HOW TO COMPLETE THIS TASK
Starting at the line that contains "delay [ns] |" and ending at the line that contains "## run 2: cell type report", the lines below are to be given again exactly, with nothing added.

SOURCE RECORDS

==================================================

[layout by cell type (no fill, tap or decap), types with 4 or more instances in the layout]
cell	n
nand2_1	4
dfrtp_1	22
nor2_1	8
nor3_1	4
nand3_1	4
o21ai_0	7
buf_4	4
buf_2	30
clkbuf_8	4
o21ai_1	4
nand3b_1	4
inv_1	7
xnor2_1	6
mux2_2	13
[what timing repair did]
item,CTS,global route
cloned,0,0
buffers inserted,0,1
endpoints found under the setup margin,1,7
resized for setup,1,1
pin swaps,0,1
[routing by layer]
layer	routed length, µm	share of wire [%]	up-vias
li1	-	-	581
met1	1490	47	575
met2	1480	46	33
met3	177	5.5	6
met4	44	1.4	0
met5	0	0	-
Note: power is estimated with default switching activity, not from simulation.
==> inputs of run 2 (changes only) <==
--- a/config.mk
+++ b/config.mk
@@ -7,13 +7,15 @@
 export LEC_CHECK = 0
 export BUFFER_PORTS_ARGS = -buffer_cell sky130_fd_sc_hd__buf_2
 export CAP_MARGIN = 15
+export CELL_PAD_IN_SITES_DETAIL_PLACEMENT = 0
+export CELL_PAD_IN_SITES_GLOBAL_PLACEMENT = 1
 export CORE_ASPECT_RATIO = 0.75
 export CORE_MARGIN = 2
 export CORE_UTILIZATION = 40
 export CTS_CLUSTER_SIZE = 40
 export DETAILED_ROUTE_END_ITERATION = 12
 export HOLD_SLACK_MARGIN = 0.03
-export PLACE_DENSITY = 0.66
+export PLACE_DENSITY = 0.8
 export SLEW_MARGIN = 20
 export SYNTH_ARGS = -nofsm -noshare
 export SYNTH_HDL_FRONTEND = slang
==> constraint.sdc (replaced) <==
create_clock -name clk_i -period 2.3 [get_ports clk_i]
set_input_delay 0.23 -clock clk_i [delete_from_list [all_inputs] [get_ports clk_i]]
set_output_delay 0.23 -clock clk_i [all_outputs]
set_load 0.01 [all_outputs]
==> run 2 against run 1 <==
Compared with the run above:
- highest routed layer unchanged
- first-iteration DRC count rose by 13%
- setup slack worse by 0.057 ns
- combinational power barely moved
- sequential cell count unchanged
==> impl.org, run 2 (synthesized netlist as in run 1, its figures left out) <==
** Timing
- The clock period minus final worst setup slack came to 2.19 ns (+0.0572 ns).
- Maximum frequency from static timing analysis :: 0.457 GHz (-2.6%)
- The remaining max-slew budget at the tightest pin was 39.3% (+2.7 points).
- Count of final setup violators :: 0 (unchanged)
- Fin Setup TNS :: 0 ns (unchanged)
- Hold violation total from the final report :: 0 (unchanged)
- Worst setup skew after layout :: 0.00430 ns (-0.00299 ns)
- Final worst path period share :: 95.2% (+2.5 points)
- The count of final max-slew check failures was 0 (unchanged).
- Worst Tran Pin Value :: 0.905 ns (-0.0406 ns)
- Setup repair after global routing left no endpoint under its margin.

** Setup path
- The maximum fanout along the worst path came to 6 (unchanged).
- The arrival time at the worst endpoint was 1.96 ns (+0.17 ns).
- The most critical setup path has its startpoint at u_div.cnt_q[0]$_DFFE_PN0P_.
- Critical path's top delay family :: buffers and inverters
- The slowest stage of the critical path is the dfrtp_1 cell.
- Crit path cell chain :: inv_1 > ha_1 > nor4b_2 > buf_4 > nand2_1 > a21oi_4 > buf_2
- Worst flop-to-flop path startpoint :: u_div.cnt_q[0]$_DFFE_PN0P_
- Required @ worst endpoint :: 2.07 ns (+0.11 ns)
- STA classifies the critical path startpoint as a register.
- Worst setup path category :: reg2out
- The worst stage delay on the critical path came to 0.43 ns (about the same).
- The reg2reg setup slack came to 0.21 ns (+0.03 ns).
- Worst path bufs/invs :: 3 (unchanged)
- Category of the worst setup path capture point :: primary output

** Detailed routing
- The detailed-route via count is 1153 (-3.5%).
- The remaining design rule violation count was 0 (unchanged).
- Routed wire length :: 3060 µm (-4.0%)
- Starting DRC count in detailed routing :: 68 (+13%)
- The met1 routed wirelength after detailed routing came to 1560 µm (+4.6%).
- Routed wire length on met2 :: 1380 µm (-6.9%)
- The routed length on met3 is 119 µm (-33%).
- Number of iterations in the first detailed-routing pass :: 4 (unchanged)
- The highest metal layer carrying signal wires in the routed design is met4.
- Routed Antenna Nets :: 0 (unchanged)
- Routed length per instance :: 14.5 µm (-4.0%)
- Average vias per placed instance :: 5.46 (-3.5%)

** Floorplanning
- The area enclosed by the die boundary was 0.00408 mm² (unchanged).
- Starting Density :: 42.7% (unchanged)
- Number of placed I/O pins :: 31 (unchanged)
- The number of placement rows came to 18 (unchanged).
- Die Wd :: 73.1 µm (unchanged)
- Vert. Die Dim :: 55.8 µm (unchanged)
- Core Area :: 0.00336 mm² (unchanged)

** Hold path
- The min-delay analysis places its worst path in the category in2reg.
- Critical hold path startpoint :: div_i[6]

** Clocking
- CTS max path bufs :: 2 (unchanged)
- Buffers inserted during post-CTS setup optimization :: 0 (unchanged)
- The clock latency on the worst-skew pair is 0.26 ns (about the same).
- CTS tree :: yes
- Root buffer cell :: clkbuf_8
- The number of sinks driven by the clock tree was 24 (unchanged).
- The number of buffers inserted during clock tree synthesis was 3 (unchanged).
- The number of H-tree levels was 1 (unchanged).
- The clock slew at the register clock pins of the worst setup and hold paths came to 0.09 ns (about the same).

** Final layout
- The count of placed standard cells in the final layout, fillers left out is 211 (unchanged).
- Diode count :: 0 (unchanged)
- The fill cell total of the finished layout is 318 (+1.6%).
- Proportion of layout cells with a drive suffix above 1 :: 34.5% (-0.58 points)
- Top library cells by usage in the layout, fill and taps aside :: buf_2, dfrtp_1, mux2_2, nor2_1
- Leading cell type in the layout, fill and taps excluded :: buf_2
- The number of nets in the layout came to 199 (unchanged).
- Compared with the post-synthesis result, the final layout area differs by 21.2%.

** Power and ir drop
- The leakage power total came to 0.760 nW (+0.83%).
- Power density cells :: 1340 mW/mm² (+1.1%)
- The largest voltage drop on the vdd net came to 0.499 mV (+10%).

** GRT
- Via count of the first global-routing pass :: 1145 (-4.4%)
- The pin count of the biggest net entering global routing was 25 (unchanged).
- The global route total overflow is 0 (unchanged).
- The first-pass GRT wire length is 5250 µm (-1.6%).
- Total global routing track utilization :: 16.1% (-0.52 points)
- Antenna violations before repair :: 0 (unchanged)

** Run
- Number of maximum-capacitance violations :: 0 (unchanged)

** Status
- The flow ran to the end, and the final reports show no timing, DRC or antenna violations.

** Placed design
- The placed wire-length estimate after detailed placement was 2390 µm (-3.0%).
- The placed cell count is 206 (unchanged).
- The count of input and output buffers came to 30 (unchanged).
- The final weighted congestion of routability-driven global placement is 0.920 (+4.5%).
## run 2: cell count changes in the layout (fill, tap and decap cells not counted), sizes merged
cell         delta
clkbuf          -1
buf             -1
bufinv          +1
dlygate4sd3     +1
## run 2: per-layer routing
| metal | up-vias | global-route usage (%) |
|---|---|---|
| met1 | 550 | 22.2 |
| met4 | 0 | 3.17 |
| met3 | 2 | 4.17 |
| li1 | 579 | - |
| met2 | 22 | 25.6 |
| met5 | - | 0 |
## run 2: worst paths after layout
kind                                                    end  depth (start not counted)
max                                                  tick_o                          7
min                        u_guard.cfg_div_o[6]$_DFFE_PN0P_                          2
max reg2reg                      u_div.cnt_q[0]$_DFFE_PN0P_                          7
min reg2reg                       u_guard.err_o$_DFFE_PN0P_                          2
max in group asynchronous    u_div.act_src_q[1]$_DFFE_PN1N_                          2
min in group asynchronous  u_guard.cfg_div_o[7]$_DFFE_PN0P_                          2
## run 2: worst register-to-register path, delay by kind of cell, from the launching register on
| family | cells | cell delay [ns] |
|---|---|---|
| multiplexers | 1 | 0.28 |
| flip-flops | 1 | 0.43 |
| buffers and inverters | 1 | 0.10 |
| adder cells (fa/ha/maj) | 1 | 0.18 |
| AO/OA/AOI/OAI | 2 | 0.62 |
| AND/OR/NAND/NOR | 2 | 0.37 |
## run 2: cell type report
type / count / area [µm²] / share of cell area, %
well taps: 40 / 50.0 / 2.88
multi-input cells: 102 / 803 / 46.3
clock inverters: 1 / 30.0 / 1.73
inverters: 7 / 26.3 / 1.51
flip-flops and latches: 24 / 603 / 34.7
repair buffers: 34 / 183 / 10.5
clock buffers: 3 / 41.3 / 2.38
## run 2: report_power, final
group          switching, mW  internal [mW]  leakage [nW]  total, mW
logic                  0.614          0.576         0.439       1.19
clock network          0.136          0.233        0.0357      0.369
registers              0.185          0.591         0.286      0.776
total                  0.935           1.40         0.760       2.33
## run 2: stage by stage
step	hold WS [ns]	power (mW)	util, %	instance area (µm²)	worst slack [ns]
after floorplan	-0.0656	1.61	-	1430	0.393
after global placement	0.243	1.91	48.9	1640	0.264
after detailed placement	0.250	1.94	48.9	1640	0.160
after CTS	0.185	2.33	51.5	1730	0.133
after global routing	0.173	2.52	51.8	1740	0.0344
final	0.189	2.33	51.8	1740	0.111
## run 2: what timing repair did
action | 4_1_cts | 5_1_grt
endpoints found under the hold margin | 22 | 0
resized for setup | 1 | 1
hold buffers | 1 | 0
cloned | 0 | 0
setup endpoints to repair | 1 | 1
**src/rtl/sar_bus_seq_pkg.sv**
```systemverilog
package sar_bus_seq_pkg;

  typedef enum logic [1:0] {
    ST_IDLE    = 2'd0,
    ST_ACQ_INT = 2'd1,
    ST_ACQ_EXT = 2'd2,
    ST_CONV    = 2'd3
  } seqState_e;

  typedef enum logic [1:0] {
    PWR_ACTIVE   = 2'd0,
    PWR_STANDBY  = 2'd1,
    PWR_SHUTDOWN = 2'd2
  } pwr_e;

  // Field order follows the byte on the bus, MSB first.
  typedef struct packed {
    logic [1:0] pwrCode;
    logic       acqExt;
    logic       singleEnd;
    logic       unipolar;
    logic [2:0] addr;
  } ctrlByte_t;

  typedef struct packed {
    logic startConv;
    logic stepEn;
    logic finish;
    logic bipolar;
  } dpStrobe_t;

endpackage

```
**src/rtl/sar_bus_seq_sync.sv**
```systemverilog
module sar_bus_seq_sync #(
  parameter int              WIDTH  = 4,
  parameter int              STAGES = 2,
  parameter logic [WIDTH-1:0] INIT  = '0
) (
  input  logic             clk,
  input  logic             rst_n,
  input  logic [WIDTH-1:0] asyncIn,
  output logic [WIDTH-1:0] syncOut
);

  logic [WIDTH-1:0] stage [STAGES];

  always_ff @(posedge clk or negedge rst_n) begin
    if (!rst_n) stage[0] <= INIT;
    else        stage[0] <= asyncIn;
  end

  for (genvar g = 1; g < STAGES; g++) begin : g_stage
    always_ff @(posedge clk or negedge rst_n) begin
      if (!rst_n) stage[g] <= INIT;
      else        stage[g] <= stage[g-1];
    end
  end

  assign syncOut = stage[STAGES-1];

endmodule

```
**src/rtl/sar_bus_seq_ctrl.sv**
```systemverilog
module sar_bus_seq_ctrl
  import sar_bus_seq_pkg::*;
#(
  parameter int RES_W       = 10,
  parameter int SYNC_STAGES = 2,
  parameter int INT_CLK_DIV = 4,
  parameter int ACQ_EDGES   = 4,
  parameter int CONV_TICKS  = 13
) (
  input  logic       clk,
  input  logic       rst_n,
  input  logic       csLvl,
  input  logic       wrLvl,
  input  logic       rdLvl,
  input  logic       extLvl,
  input  logic [7:0] busIn,
  output dpStrobe_t  stb,
  output logic       intN,
  output logic       trackOn,
  output logic [2:0] muxPos,
  output logic [2:0] muxNeg,
  output logic       negIsCom,
  output logic [1:0] pwrState
);

  localparam int PH_MAX = (ACQ_EDGES > CONV_TICKS) ? ACQ_EDGES : CONV_TICKS;
  localparam int PH_W   = $clog2(PH_MAX + 1);
  localparam int DIV_W  = $clog2(INT_CLK_DIV);
  localparam logic [PH_W-1:0]  ACQ_LAST  = PH_W'(ACQ_EDGES - 1);
  localparam logic [PH_W-1:0]  CONV_LAST = PH_W'(CONV_TICKS - 1);
  localparam logic [PH_W-1:0]  SAR_STEPS = PH_W'(RES_W);
  localparam logic [DIV_W-1:0] DIV_LAST  = DIV_W'(INT_CLK_DIV - 1);

  // Byte pipeline aligned with the write-strobe synchronizer.
  logic [7:0] dataPipe [SYNC_STAGES];
  logic [7:0] heldByte;
  ctrlByte_t  newCfg;

  logic wrPrev, rdPrev, extPrev;
  logic wrEv, rdEv, extTick, intTick, tick;
  logic [DIV_W-1:0] divCnt;
  logic [PH_W-1:0]  phase;
  seqState_e        state;
  logic             clkExtMode;

  logic [1:0] pwrCodeR;
  logic       singleR, uniR;
  logic [2:0] addrR;

  always_ff @(posedge clk or negedge rst_n) begin
    if (!rst_n) begin
      for (int i = 0; i < SYNC_STAGES; i++) dataPipe[i] <= '0;
      heldByte <= '0;
    end else begin
      dataPipe[0] <= busIn;
      for (int i = 1; i < SYNC_STAGES; i++) dataPipe[i] <= dataPipe[i-1];
      if (!wrLvl) heldByte <= dataPipe[SYNC_STAGES-1];
    end
  end

  assign newCfg  = ctrlByte_t'(heldByte);
  assign wrEv    = wrLvl & ~wrPrev & ~csLvl;
  assign rdEv    = ~rdLvl & rdPrev & ~csLvl;
  assign extTick = ~extLvl & extPrev & ~csLvl;
  assign intTick = (divCnt == DIV_LAST);
  assign tick    = clkExtMode ? extTick : intTick;

  always_comb begin
    stb.startConv = (wrEv & ~newCfg.acqExt & (state == ST_ACQ_EXT)) |
                    (~wrEv & (state == ST_ACQ_INT) & tick & (phase == ACQ_LAST));
    stb.stepEn    = ~wrEv & (state == ST_CONV) & tick & (phase < SAR_STEPS);
    stb.finish    = ~wrEv & (state == ST_CONV) & tick & (phase == CONV_LAST);
    stb.bipolar   = ~uniR;
  end

  always_ff @(posedge clk or negedge rst_n) begin
    if (!rst_n) begin
      wrPrev  <= 1'b1;
      rdPrev  <= 1'b1;
      extPrev <= 1'b0;
      divCnt  <= '0;
    end else begin
      wrPrev  <= wrLvl;
      rdPrev  <= rdLvl;
      extPrev <= extLvl;
      divCnt  <= intTick ? '0 : divCnt + 1'b1;
    end
  end

  always_ff @(posedge clk or negedge rst_n) begin
    if (!rst_n) begin
      state      <= ST_IDLE;
      phase      <= '0;
      intN       <= 1'b1;
      clkExtMode <= 1'b1;
      pwrCodeR   <= 2'b11;
      singleR    <= 1'b1;
      uniR       <= 1'b1;
      addrR      <= '0;
    end else if (wrEv) begin
      pwrCodeR <= newCfg.pwrCode;
      singleR  <= newCfg.singleEnd;
      uniR     <= newCfg.unipolar;
      addrR    <= newCfg.addr;
      intN     <= 1'b1;
      phase    <= '0;
      if (newCfg.pwrCode[1]) clkExtMode <= newCfg.pwrCode[0];
      if (newCfg.acqExt)              state <= ST_ACQ_EXT;
      else if (state == ST_ACQ_EXT)   state <= ST_CONV;
      else                            state <= ST_ACQ_INT;
    end else begin
      if (rdEv) intN <= 1'b1;
      if (stb.startConv) begin
        state <= ST_CONV;
        phase <= '0;
      end else if (stb.finish) begin
        state <= ST_IDLE;
        phase <= '0;
        intN  <= 1'b0;
      end else if (tick && (state == ST_ACQ_INT || state == ST_CONV)) begin
        phase <= phase + 1'b1;
      end
    end
  end

  assign trackOn  = (state == ST_ACQ_INT) || (state == ST_ACQ_EXT);
  assign muxPos   = addrR;
  assign muxNeg   = {addrR[2:1], ~addrR[0]};
  assign negIsCom = singleR;
  assign pwrState = ((state == ST_IDLE) && !pwrCodeR[1])
                    ? (pwrCodeR[0] ? PWR_STANDBY : PWR_SHUTDOWN)
                    : PWR_ACTIVE;

endmodule

```
**src/rtl/sar_bus_seq_dp.sv**
```systemverilog
module sar_bus_seq_dp
  import sar_bus_seq_pkg::*;
#(
  parameter int RES_W = 10
) (
  input  logic             clk,
  input  logic             rst_n,
  input  dpStrobe_t        stb,
  input  logic             compIn,
  input  logic             csN,
  input  logic             rdN,
  input  logic             hiByteSel,
  output logic [RES_W-1:0] dacCode,
  output logic [7:0]       busOut,
  output logic             busOe
);

  localparam int HI_W   = RES_W - 8;
  localparam int FILL_W = 8 - HI_W;
  localparam logic [RES_W-1:0] MSB_ONE = {1'b1, {(RES_W-1){1'b0}}};

  logic [RES_W-1:0] kept, trial, resLatch;
  logic             resBip;

  always_ff @(posedge clk or negedge rst_n) begin
    if (!rst_n) begin
      kept     <= '0;
      trial    <= '0;
      resLatch <= '0;
      resBip   <= 1'b0;
    end else begin
      if (stb.startConv) begin
        kept  <= '0;
        trial <= MSB_ONE;
      end else if (stb.stepEn) begin
        if (compIn) kept <= kept | trial;
        trial <= trial >> 1;
      end
      if (stb.finish) begin
        resLatch <= stb.bipolar ? (kept ^ MSB_ONE) : kept;
        resBip   <= stb.bipolar;
      end
    end
  end

  assign dacCode = kept | trial;
  assign busOe   = ~csN & ~rdN;
  assign busOut  = hiByteSel
                   ? {{FILL_W{resBip & resLatch[RES_W-1]}}, resLatch[RES_W-1:8]}
                   : resLatch[7:0];

endmodule

```
**src/rtl/sar_bus_seq.sv**
```systemverilog
module sar_bus_seq
  import sar_bus_seq_pkg::*;
#(
  parameter int RES_W       = 10,
  parameter int SYNC_STAGES = 2,
  parameter int INT_CLK_DIV = 4,
  parameter int ACQ_EDGES   = 4,
  parameter int CONV_TICKS  = 13
) (
  input  logic             clk,
  input  logic             rst_n,
  input  logic             csN,
  input  logic             wrN,
  input  logic             rdN,
  input  logic             hiByteSel,
  input  logic             extClk,
  input  logic [7:0]       busIn,
  output logic [7:0]       busOut,
  output logic             busOe,
  input  logic             compIn,
  output logic [RES_W-1:0] dacCode,
  output logic             trackOn,
  output logic [2:0]       muxPos,
  output logic [2:0]       muxNeg,
  output logic             negIsCom,
  output logic [1:0]       pwrState,
  output logic             intN
);

  logic [3:0] lvl;
  dpStrobe_t  stb;

  sar_bus_seq_sync #(
    .WIDTH (4),
    .STAGES(SYNC_STAGES),
    .INIT  (4'b1110)
  ) sync_i (
    .clk    (clk),
    .rst_n  (rst_n),
    .asyncIn({csN, wrN, rdN, extClk}),
    .syncOut(lvl)
  );

  sar_bus_seq_ctrl #(
    .RES_W      (RES_W),
    .SYNC_STAGES(SYNC_STAGES),
    .INT_CLK_DIV(INT_CLK_DIV),
    .ACQ_EDGES  (ACQ_EDGES),
    .CONV_TICKS (CONV_TICKS)
  ) ctrl_i (
    .clk     (clk),
    .rst_n   (rst_n),
    .csLvl   (lvl[3]),
    .wrLvl   (lvl[2]),
    .rdLvl   (lvl[1]),
    .extLvl  (lvl[0]),
    .busIn   (busIn),
    .stb     (stb),
    .intN    (intN),
    .trackOn (trackOn),
    .muxPos  (muxPos),
    .muxNeg  (muxNeg),
    .negIsCom(negIsCom),
    .pwrState(pwrState)
  );

  sar_bus_seq_dp #(
    .RES_W(RES_W)
  ) dp_i (
    .clk      (clk),
    .rst_n    (rst_n),
    .stb      (stb),
    .compIn   (compIn),
    .csN      (csN),
    .rdN      (rdN),
    .hiByteSel(hiByteSel),
    .dacCode  (dacCode),
    .busOut   (busOut),
    .busOe    (busOe)
  );

endmodule

```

==================================================

TASK SOLUTION
| family | cells | cell delay [ns] |
|---|---|---|
| multiplexers | 1 | 0.28 |
| flip-flops | 1 | 0.43 |
| buffers and inverters | 1 | 0.10 |
| adder cells (fa/ha/maj) | 1 | 0.18 |
| AO/OA/AOI/OAI | 2 | 0.62 |
| AND/OR/NAND/NOR | 2 | 0.37 |
## run 2: cell type report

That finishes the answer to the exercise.